INSTRUCTIONS FOR THE TASK
Your reply should hold only the lines from the records below where "signed" occurs.

════════════════════

**config.mk**
```make
export PLATFORM = sky130hd
export DESIGN_NAME = sgen_nco_core
export DESIGN_NICKNAME = d
export VERILOG_FILES = /design/src/rtl/sgen_nco_pkg.sv /design/src/rtl/sgen_nco_rom.sv /design/src/rtl/sgen_nco_core.sv
export SDC_FILE = /design/constraint.sdc
export NUM_CORES = 1
export LEC_CHECK = 0
export ABC_AREA = 1
export BUFFER_PORTS_ARGS = -buffer_cell sky130_fd_sc_hd__buf_2
export CAP_MARGIN = 20
export CORE_UTILIZATION = 64
export DETAILED_ROUTE_END_ITERATION = 6
export PLACE_DENSITY = 0.93
export SYNTH_ARGS = -nofsm -noshare
export SYNTH_HDL_FRONTEND = slang
export SYNTH_HIERARCHICAL = 1
export SYNTH_SLANG_ARGS = --single-unit
```
**constraint.sdc**
```tcl
create_clock -name i_clk -period 5.3 [get_ports i_clk]
set_clock_uncertainty 0.05 [all_clocks]
set_input_delay 0 -clock i_clk [delete_from_list [all_inputs] [get_ports i_clk]]
set_output_delay 0 -clock i_clk [all_outputs]
set_load 0.005 [all_outputs]
```
**src/rtl/sgen_nco_pkg.sv**
```systemverilog
// Shared types and helpers for the NCO: quadrant enum, ROM entry generator, quadrant decode.
// The cosine path is compiled in only when SGEN_NCO_COS_EN is defined (see sgen_nco_core).
package sgen_nco_pkg;

  typedef enum logic [1:0] {Q0, Q1, Q2, Q3} quad_t;

  typedef struct packed {
    logic negate;
    logic mirror;
  } quad_map_t;

  // Second half of the period is negated; odd quadrants walk the quarter-wave backwards.
  function automatic quad_map_t quad_decode(quad_t q);
    quad_map_t m;
    m.negate = (q == Q2) || (q == Q3);
    m.mirror = (q == Q1) || (q == Q3);
    return m;
  endfunction

  // Sampling at k+0.5 makes entry k and entry 2^d-1-k mirror images, so the symmetry is exact.
  function automatic int rom_entry(int w, int d, int k);
    real pi;
    real x;
    pi = 3.14159265358979323846;
    x  = ((2.0 ** w) - 1.0) * $sin(pi / 2.0 * (real'(k) + 0.5) / (2.0 ** d));
    return $rtoi(x + 0.5);
  endfunction

endpackage

```
**src/rtl/sgen_nco_rom.sv**
```systemverilog
// Quarter-wave sine ROM with quadrant symmetry and a registered signed output sample.
// Reset clears the sample; enable low holds it.
module sgen_nco_rom
  import sgen_nco_pkg::*;
#(
  parameter int gp_rom_width = 8,
  parameter int gp_rom_depth = 6
) (
  input  logic                           clk,
  input  logic                           rst,
  input  logic                           ena,
  input  quad_t                          quad,
  input  logic [gp_rom_depth-1:0]        idx,
  output logic signed [gp_rom_width:0]   sample
);

  logic [gp_rom_width-1:0] rom_table [2**gp_rom_depth];

  for (genvar gi = 0; gi < 2**gp_rom_depth; gi++) begin : g_rom
    assign rom_table[gi] = gp_rom_width'(rom_entry(gp_rom_width, gp_rom_depth, gi));
  end

  quad_map_t               map;
  logic [gp_rom_depth-1:0] rd_idx;
  logic [gp_rom_width:0]   mag_ext;

  // Mirrored index 2^D-1-i is just the bitwise complement of i.
  always_comb begin
    map     = quad_decode(quad);
    rd_idx  = map.mirror ? ~idx : idx;
    mag_ext = {1'b0, rom_table[rd_idx]};
  end

  always_ff @(posedge clk) begin
    if (rst) begin
      sample <= '0;
    end else if (ena) begin
      sample <= map.negate ? -mag_ext : mag_ext;
    end
  end

endmodule

```
**src/rtl/sgen_nco_core.sv**
```systemverilog
// NCO core: phase accumulator driving quarter-wave ROM lookups for sine and (optional) cosine.
// Define SGEN_NCO_COS_EN to build the cosine path; otherwise o_cos is held at zero.
module sgen_nco_core
  import sgen_nco_pkg::*;
#(
  parameter int gp_rom_width        = 8,
  parameter int gp_rom_depth        = 6,
  parameter int gp_phase_accu_width = 16
) (
  input  logic                                i_clk,
  input  logic                                i_rst,
  input  logic                                i_ena,
  input  logic [gp_phase_accu_width-1:0]      i_fcw,
  output logic signed [gp_rom_width:0]        o_sin,
  output logic signed [gp_rom_width:0]        o_cos
);

  localparam int P = gp_phase_accu_width;
  localparam int D = gp_rom_depth;

  logic [P-1:0] acc_reg;
  quad_t        quad;
  logic [D-1:0] idx;

  // Outputs look up the pre-update phase, so the first enabled edge after reset yields phase 0.
  always_ff @(posedge i_clk) begin
    if (i_rst) begin
      acc_reg <= '0;
    end else if (i_ena) begin
      acc_reg <= acc_reg + i_fcw;
    end
  end

  assign quad = quad_t'(acc_reg[P-1:P-2]);
  assign idx  = acc_reg[P-3:P-2-D];

  // Phase bits below the ROM index are deliberately truncated.
  if (P > D + 2) begin : g_trunc
    logic unused_trunc;
    assign unused_trunc = ^acc_reg[P-3-D:0];
  end

  sgen_nco_rom #(
    .gp_rom_width (gp_rom_width),
    .gp_rom_depth (gp_rom_depth)
  ) u_sin_rom (
    .clk    (i_clk),
    .rst    (i_rst),
    .ena    (i_ena),
    .quad   (quad),
    .idx    (idx),
    .sample (o_sin)
  );

`ifdef SGEN_NCO_COS_EN
  quad_t cos_quad;

  // Cosine leads sine by a quarter turn.
  assign cos_quad = quad_t'(quad + 2'd1);

  sgen_nco_rom #(
    .gp_rom_width (gp_rom_width),
    .gp_rom_depth (gp_rom_depth)
  ) u_cos_rom (
    .clk    (i_clk),
    .rst    (i_rst),
    .ena    (i_ena),
    .quad   (cos_quad),
    .idx    (idx),
    .sample (o_cos)
  );
`else
  assign o_cos = '0;
`endif

endmodule

```
==> flow_summary.ini, run 1 <==
[run_status]
run_status = complete, no violations

[logic_synthesis]
synth_area_per_cell_sq_um = 5.81
yosysWarningCount = 6
synthCells = 530
ys_types = 37
seq_area_frac_synth_pct = 16.3
ys_async_sr_fraction_pct = 0
ys_ff_latch = 25
synthFlopType = dfxtp_1
yosys-top-cells-area = nand2_1 21%, dfxtp_1 16%, ha_1 9.8%
yosys.area.top_type = nand2_1
synth-edff-count = 0
syn_area_sq_um = 3080
synth_top_area_share_pct = 21.0

[grt]
antenna_found_initial = 0
grt_start_max_net_pins = 46
grt.overflow.total = 0
grt_pass1_vias = 2849
globalRouteTotalUtil_pct = 28.1
grt_pass1_wl_microns = 11700

[critical_path]
crit_slowest_cell = dfxtp_1
worstPathArrival_ns = 3.06
cp_top_family = simple AND/OR/NAND/NOR gates
r2r_cells = 21
worst-path-max-fanout = 11
worst-setup-path-type = flop to flop
r2r_start = acc_reg[14]
critPathRequiredTime_ns = 5.44
cp_common_cell = nand2_1
reg2reg_to = u_sin_rom/sample[6]
slowest_delay_ns = 0.74
crit_path_cell_trace = inv_8 -> nand2_1 -> nand2_1 -> inv_1 -> ha_1 -> inv_1 -> nand3_1 -> nand3_1 -> nand2_1 -> nand3_1 -> nand2_1 -> nand2_1 -> inv_2 -> ha_1 -> inv_1 -> nor2_2 -> nand4_1 -> nand3_1 -> nand3_1 -> nand2_1 -> inv_1
cp_num_cells = 21
critPathBufInv = 6
r2r_setup_slack_ns = 2.38
cp-start-kind = flop
cp-end-kind = flop

[floorplanning]
io_pins = 37
die-area_sq_um = 5090
die_height_microns = 71.3
die_x_microns = 71.3
fp-row-count = 24
coreArea_sq_um = 4470
initial_core_util_pct = 68.8

[sta]
setup-violations-final = 0
fmaxAchievable_ghz = 0.342
tightest_slew_ns = 0.749
final.period_utilization_pct = 55.1
finalCriticalPeriod_ns = 2.92
rsz0062_at_grt = no
max_slew_margin_pct = 50.0
slew_viol_final = 0
fin_setup_tns_ns = 0
hold_viol = 0
fin_hold_ws_ns = 0.0655

[placed_design]
portBuffers = 27
place_congestion = 0.952
place_hpwl_microns = 5310

[routing]
via_per_inst = 5.27
post_drt_wl_per_cell_microns = 11.4
antenna_left = 0
drt-total-wl_microns = 6810
drtIter0Drc = 284
drc = 0
drt_first_pass_iters = 5
vias = 3158

[hold_path]
worstHoldStart = i_fcw[0]
whs_path_depth = 4
hold_end = acc_reg[0]
min_path_type = primary input to flop

[run]
maxCapViolCount = 0

[final_layout]
fin_nets = 592
antenna_cells = 0
num-fill-cells = 400
area_growth_pct = 3.46
largest_reg_flops = 16
layout-drive-gt1-share_pct = 13.3

[clocking]
root_buffer = clkbuf_8
cts_buffers = 3
postCtsSetupBuffers = 0
clkTransAtPathRegs_ns = 0.10
cts_tree = built
cts_sinks = 25
clock_latency_ns = 0.28
ctsResizeCount = 0
ctsHoldBuffers = 0
cts_buffer_depth = 2
htree_levels = 1

[power]
power.density_nw_per_um2 = 267
max-vdd-ir-drop_mv = 0.157
leakagePower_uw = 0.00191
cells in the final DEF (no fill, tap or decap), drive strengths merged:
master | netlist | routed
nand2 | 193 | 193
inv | 87 | 87
nor2 | 62 | 62
nand3 | 55 | 55
buf | 19 | 27
dfxtp | 25 | 25
ha | 24 | 24
a21oi | 22 | 22
o21ai | 16 | 16
conb | 1 | 9
xor2 | 5 | 5
nand3b | 3 | 3
xnor2 | 3 | 3
nand4 | 3 | 3
clkbuf | 3 | 3
nor3 | 3 | 3
o211ai | 2 | 2
or2 | 2 | 2
and2 | 1 | 1
fa | 1 | 1
clkinvlp | 0 | 1
layout make-up:
type                            instances  area (sq um)  area share (%)
Multi-Input combinational cell        404          2090            65.8
Sequential cell                        25           500            15.7
Inverter                               87           339            10.7
Timing Repair Buffer                   27           135            4.25
Tap cell                               52          65.1            2.04
Clock buffer                            3          41.3            1.30
Clock inverter                          1          7.51           0.236
per-stage QoR:
step                      power (uW)  instances  util [%]  setup WS (ns)  cell area, sq um
after floorplan                  643        538         -           2.93              3110
after global placement           709        595      70.1           2.52              3130
after detailed placement         724        595      70.1           2.40              3130
after CTS                        848        599      71.1           2.39              3180
after global routing             929        599      71.1           2.05              3180
final                            851        599      71.1           2.38              3180
cells in the mapped netlist (3+ instances only):
cell type and n:
clkbuf_1 3, inv_1 78, a21oi_1 19, a21oi_2 3, buf_4 10, nand2_1 172, dfxtp_1 25, nand2_2 13
inv_2 7, nor2_1 60, buf_2 3, xnor2_1 3, nand4_1 3, ha_1 24, nand2_4 6, nand3b_1 3
o21ai_1 5, xor2_1 4, o21ai_0 10, nand3_1 53, buf_6 5
worst max path at each step:
stage                 from                   to  slack [ns]
2_1_floorplan  acc_reg[14]  u_sin_rom/sample[4]        2.93
3_3_place_gp   acc_reg[14]  u_sin_rom/sample[4]        2.52
3_5_place_dp   acc_reg[14]  u_sin_rom/sample[4]        2.40
4_1_cts        acc_reg[14]  u_sin_rom/sample[6]        2.39
5_1_grt        acc_reg[14]  u_sin_rom/sample[6]        2.05
6_report       acc_reg[14]  u_sin_rom/sample[6]        2.38
cells by family after synthesis:
family                     Yosys count  synth area share (%)
AOI/OAI and AO/OA                   40                  7.16
DFF                                 25                  16.3
and+or+nand+nor                    322                  46.9
xor gates and xnor gates             8                  2.52
other                                1                 0.122
buffers and inverters              109                  16.6
adders and majority gates           25                  10.4
where the power goes:
group / internal (uW) / switching (uW) / total, uW
Clock: 53.5 / 69.6 / 123
Combinational: 173 / 321 / 493
Sequential: 211 / 23.3 / 234
worst register-to-register path, cell delays in order, from the launching register on:
cell and delay, ns:
dfxtp_1 0.74, inv_8 0.11, nand2_1 0.10, nand2_1 0.16, inv_1 0.20, ha_1 0.17, inv_1 0.04, nand3_1 0.09
nand3_1 0.08, nand2_1 0.06, nand3_1 0.07, nand2_1 0.06, nand2_1 0.08, inv_2 0.08, ha_1 0.16, inv_1 0.06
nor2_2 0.13, nand4_1 0.11, nand3_1 0.09, nand3_1 0.08, nand2_1 0.09, inv_1 0.04
metal layers:
layer,part of all wire [%],global-route usage (%),up-vias
met3,5.4,2.95,9
met5,0,0,-
met4,1.4,8.89,0
met2,50,51.7,99
met1,44,34.2,1402
li1,-,-,1648
Note: power is estimated with default switching activity, not from simulation.
==> inputs of run 2 (changes only) <==
- CORE_UTILIZATION: 64 -> 54
- PLACE_DENSITY: 0.93 -> 0.84
- clock period: 5.3 -> 2.4 ns (I/O delays scaled with it)
==> flow_summary.ini, run 2 (synthesized netlist as in run 1, its figures left out) <==
[run_status]
run_status = complete, no violations

[critical_path]
startpoint = acc_reg[14]
r2r_cells = 20
critPathRequiredTime_ns = 2.54
r2r_setup_slack_ns = 0.08
worst-setup-path-type = flop to flop
r2r_start = acc_reg[14]
worst-path-max-fanout = 7
cp-start-kind = flop
worstPathArrival_ns = 2.46
crit_path_end = u_sin_rom/sample[6]
reg2reg_to = u_sin_rom/sample[6]
cp-end-kind = flop

[grt]
grt_pass1_vias = 2939
grt_pass1_wl_microns = 12200
antenna_found_initial = 0
globalRouteTotalUtil_pct = 24.5
grt_start_max_net_pins = 46
grt.overflow.total = 0

[floorplanning]
die_x_microns = 77.5
die-area_sq_um = 6000
coreArea_sq_um = 5510
fp-row-count = 27
io_pins = 37
initial_core_util_pct = 55.9
die_height_microns = 77.5

[sta]
rsz0062_at_grt = yes
hold_viol = 0
setup_ws_ns = 0.0760
finalCriticalPeriod_ns = 2.32
tightest_slew_ns = 0.739
fmaxAchievable_ghz = 0.430
slew_viol_final = 0
final.period_utilization_pct = 96.8
max_slew_margin_pct = 50.7
setup-violations-final = 0

[run]
maxCapViolCount = 0

[routing]
drtIter0Drc = 189
drt_first_pass_iters = 5
drc = 0
vias = 3244
via_per_inst = 5.04
drt-total-wl_microns = 7290
post_drt_wl_per_cell_microns = 11.3
antenna_left = 0

[final_layout]
fin_util_pct = 65.1
largest_reg_flops = 16
fin_nets = 617
area_growth_pct = 16.6
layout_common_cells = 164 x nand2_1, 74 x inv_1, 57 x nor2_1
layout-drive-gt1-share_pct = 23.4
antenna_cells = 0
final_common_cell = nand2_1
fin_area_sq_um = 3590

[clocking]
htree_levels = 1
root_buffer = clkbuf_8
clkTransAtPathRegs_ns = 0.10
cts_tree = built
cts_sinks = 25
cts_buffers = 3
clock_latency_ns = 0.28
cts_buffer_depth = 2

[power]
switching_share_pct = 47.6
p_sw_uw = 999
max-vdd-ir-drop_mv = 0.285
p_int_uw = 1100
power_frac_seq_pct = 24.3
leakagePower_uw = 0.00206
power.density_nw_per_um2 = 585
clkPwrFrac_pct = 12.9
combPwrFrac_pct = 62.8

[placed_design]
placed_cell_area_sq_um = 3320
portBuffers = 27
pre_cts_slack_ns = -0.0940
place_congestion = 0.940
place_hpwl_microns = 5390

[hold_path]
min_path_type = primary input to flop
run 2: cell count changes in the layout (fill, tap and decap cells not counted), sizes merged:
cell | before | now
buf | 27 | 52
run 2: layout make-up:
class / count / area (sq um)
clock buffers: 3 / 41.3
flip-flops and latches: 25 / 510
inverters: 87 / 344
multi-input cells: 404 / 2260
clock inverters: 1 / 7.51
fillers: 490 / 1920
well taps: 72 / 90.1
repair buffers: 52 / 330
run 2: critical path: stages, from the launching register on:
cell and delay, ns:
dfxtp_4 0.41, inv_8 0.05, nand2_4 0.06, nand2_4 0.10
buf_6 0.14, ha_4 0.16, nand3_4 0.09, nand2_2 0.07
nand2_1 0.06, nand2_1 0.05, o21ai_1 0.13, nand2_1 0.09
inv_2 0.08, ha_4 0.13, inv_2 0.03, nor2_2 0.09
nand4_1 0.13, nand3_1 0.10, nand3_2 0.07, nand2_1 0.10
inv_1 0.04
run 2: worst min path at each step:
| stage | from | end | cells past startpoint |
|---|---|---|---|
| 2_1_floorplan | i_rst | u_sin_rom/sample[1] | 1 |
| 3_3_place_gp | u_sin_rom/sample[2] | o_sin[2] | 1 |
| 3_5_place_dp | u_sin_rom/sample[4] | o_sin[4] | 1 |
| 4_1_cts | i_fcw[0] | acc_reg[0] | 4 |
| 5_1_grt | i_fcw[0] | acc_reg[0] | 4 |
| 6_report | i_fcw[0] | acc_reg[0] | 4 |
run 2: repair_timing:
action | CTS | global route
gates resized for setup | 2 | 49
hold buffers | 0 | 0
pin swaps | 0 | 22
setup buffers | 0 | 4
setup endpoints to repair | 5 | 8
run 2: metal layers:
layer | wire, microns | vias up | track usage, %
met3 | 232 | 14 | 1.65
met5 | 0 | - | 0
met2 | 3690 | 80 | 45.4
li1 | - | 1694 | -
met1 | 3270 | 1456 | 29.9
met4 | 96 | 0 | 7.74
run 2: power groups by stage:
stage | Sequential (uW) | Combinational (uW) | Clock (uW)
3_3_place_gp | 514 | 1150 | 0
5_1_grt | 519 | 1480 | 287
3_5_place_dp | 517 | 1170 | 0
6_report | 511 | 1320 | 270
4_1_cts | 508 | 1180 | 279
2_1_floorplan | 512 | 907 | 0
run 2: stage by stage:
| step | hold slack, ns | total power (uW) | TNS (ns) | cells |
|---|---|---|---|---|
| 2_1_floorplan | 0.0191 | 1420 | 0 | 538 |
| 3_3_place_gp | 0.349 | 1660 | -0.0815 | 636 |
| 3_5_place_dp | 0.351 | 1690 | -0.211 | 636 |
| 4_1_cts | 0.0709 | 1970 | 0 | 640 |
| 5_1_grt | 0.0980 | 2290 | -0.135 | 644 |
| 6_report | 0.0673 | 2100 | 0 | 644 |
==> inputs of run 3 (changes only) <==
- ABC_AREA: 1 -> 0
- CORE_UTILIZATION: 54 -> 55
==> flow_summary.ini, run 3 <==
[critical_path]
worst-path-max-fanout = 6
reg2reg_to = u_sin_rom/sample[8]
worst-setup-path-type = flop to flop
r2r_start = acc_reg[14]
r2r_setup_slack_ns = -0.30
worstPathArrival_ns = 2.81
critPathRequiredTime_ns = 2.50
cp-end-kind = flop
r2r_cells = 13
cp-start-kind = flop

[clocking]
root_buffer = clkbuf_8
clock_latency_ns = 0.28
cts_buffers = 3
cts_buffer_depth = 2
clkTransAtPathRegs_ns = 0.10
cts_sinks = 25
htree_levels = 1
ctsHoldBuffers = 0
cts_tree = built

[logic_synthesis]
synthFlopType = dfxtp_1
yosysMostFrequentCell = nor2_1
yosys-top-cells-count = 33 x nor2_1, 31 x a21oi_1, 25 x dfxtp_1, 25 x o21ai_0, 24 x ha_1
yosys-top-cells-area = dfxtp_1 14%, ha_1 8.6%, a21oi_1 4.4%
yosys.area.top_type = dfxtp_1
ys_async_sr_fraction_pct = 0
ys_types = 86
synth-edff-count = 0
synth_top_area_share_pct = 14.3
synthCells = 453
seq_area_frac_synth_pct = 14.3
synth_area_per_cell_sq_um = 7.72
yosysWarningCount = 6
syn_area_sq_um = 3500
ys_ff_latch = 25

[floorplanning]
die-area_sq_um = 6680
coreArea_sq_um = 6030
io_pins = 37
fp-row-count = 28
initial_core_util_pct = 58.1
die_height_microns = 81.8
die_x_microns = 81.8

[routing]
drt-total-wl_microns = 10900
drt_first_pass_iters = 5
post_drt_wl_per_cell_microns = 17.9
drc = 0
drtIter0Drc = 418
antenna_left = 0
vias = 3899
via_per_inst = 6.43

[sta]
finalCriticalPeriod_ns = 2.70
fmaxAchievable_ghz = 0.370
rsz0062_at_grt = yes
max_slew_margin_pct = 57.4
hold_viol = 0
slew_viol_final = 0
final.period_utilization_pct = 113
tightest_slew_ns = 0.639
setup_ws_ns = -0.305
setup-violations-final = 9

[run_status]
run_status = finished with violations
failed_checks = negative setup slack

[grt]
grt_start_max_net_pins = 38
met3_usage_pct = 4.44
grt.overflow.total = 0
grt_pass1_vias = 3455
globalRouteTotalUtil_pct = 31.7
grtUsageMet2_pct = 53.1
met1_usage_pct = 40.6
gr-max-usage-layer = met2
antenna_found_initial = 0
grt_pass1_wl_microns = 16400

[hold_path]
worstHoldStart = i_fcw[0]
hold_end = acc_reg[0]
min_path_type = primary input to flop
whs_path_depth = 4

[final_layout]
largest_reg_flops = 16
fin_nets = 576
area_growth_pct = 29.3
fin_area_sq_um = 4520
layout-drive-gt1-share_pct = 33.9
final_common_cell = buf_4
stdcell_count = 606
layout_common_cells = 76 x buf_4, 33 x nor2_1, 28 x a21oi_1
antenna_cells = 0

[power]
power_frac_seq_pct = 15.9
power.density_nw_per_um2 = 792
clkPwrFrac_pct = 7.5
p_total_uw = 3580
switching_share_pct = 45.9
max-vdd-ir-drop_mv = 0.480
combPwrFrac_pct = 76.6
p_int_uw = 1940
leakagePower_uw = 0.00191
p_sw_uw = 1640

[placed_design]
place_hpwl_microns = 7580
dpl.cell_count = 595
portBuffers = 27
place_congestion = 0.950
placed_cell_area_sq_um = 4140

[run]
maxCapViolCount = 0
run 3: cell types whose count changed after synthesis, sizes merged, moves of 9 or more:
cell	before	now
a211oi	0	9
a21o	0	9
a21oi	22	34
buf	19	33
inv	87	16
mux2i	0	10
nand2	193	18
nand2b	0	20
nand3	55	11
nor2	62	33
nor2b	0	14
nor3b	0	11
o21ai	16	27
o22ai	0	9
run 3: how the worst max path moves through the flow:
| stage | from | endpoint | slack [ns] | cells after the start |
|---|---|---|---|---|
| after CTS | acc_reg[14] | u_sin_rom/sample[8] | -0.29 | 13 |
| after global placement | acc_reg[14] | u_sin_rom/sample[4] | -0.30 | 13 |
| after detailed placement | acc_reg[14] | u_sin_rom/sample[8] | -0.42 | 13 |
| final | acc_reg[14] | u_sin_rom/sample[8] | -0.30 | 13 |
| after global routing | acc_reg[14] | u_sin_rom/sample[4] | -0.38 | 13 |
| after floorplan | acc_reg[14] | u_sin_rom/sample[4] | -0.40 | 15 |
run 3: repair_timing:
item,in CTS,in global routing
setup buffers,1,6
cloned,0,1
pin swaps,11,7
endpoints found under the setup margin,12,12
resized for setup,22,27
run 3: layer usage:
layer	vias to the layer above	wire length [microns]
li1	1827	-
met1	1829	4450
met4	0	384
met5	-	0
met3	36	784
met2	207	5260
run 3: worst max-delay path: stages (launching register included):
cell and delay (ns):
dfxtp_4 0.43, xor2_4 0.17, inv_2 0.08, ha_4 0.18
mux2_4 0.26, a221o_1 0.33, a21oi_2 0.18, o221ai_2 0.15
inv_2 0.12, ha_4 0.13, inv_2 0.05, nor3b_4 0.19
and3_1 0.19, o32ai_1 0.07
run 3: logic make-up after synthesis:
group | Yosys count | share of synthesized area, %
fa+ha+maj | 25 | 9.16
compound gates | 146 | 31.0
xor+xnor | 19 | 5.15
buf+inv | 59 | 9.05
other cells | 1 | 0.107
mux | 13 | 3.83
simple gates | 165 | 27.4
flops | 25 | 14.3
run 3: cell type report:
cell class	count	area, sq um
tap	75	93.8
fill	462	1500
sequential	25	510
timing repair buffer	109	817
inverter	16	60.1
multi-input combinational	377	2990
clock inverter	1	7.51
clock buffer	3	41.3
run 3: through the flow:
step	utilization, %	hold WS, ns	worst slack (ns)	TNS, ns
6_report	75.0	0.101	-0.305	-1.78
5_1_grt	75.0	0.0949	-0.375	-2.45
4_1_cts	71.6	0.0698	-0.295	-1.44
3_5_place_dp	68.7	0.348	-0.421	-2.69
3_3_place_gp	68.7	0.309	-0.300	-1.95
2_1_floorplan	-	0.143	-0.402	-2.22
run 3: power groups by stage:
stage               Clock [uW]  Combinational (uW)  Sequential, uW
CTS                        275                2470             565
detailed placement           0                2320             570
global route               299                2920             582
finish                     268                2750             569
floorplan                    0                1540             555
global placement             0                2270             564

════════════════════

EXERCISE OUTPUT
// Quarter-wave sine ROM with quadrant symmetry and a registered signed output sample.
  output logic signed [gp_rom_width:0]   sample
  output logic signed [gp_rom_width:0]        o_sin,
  output logic signed [gp_rom_width:0]        o_cos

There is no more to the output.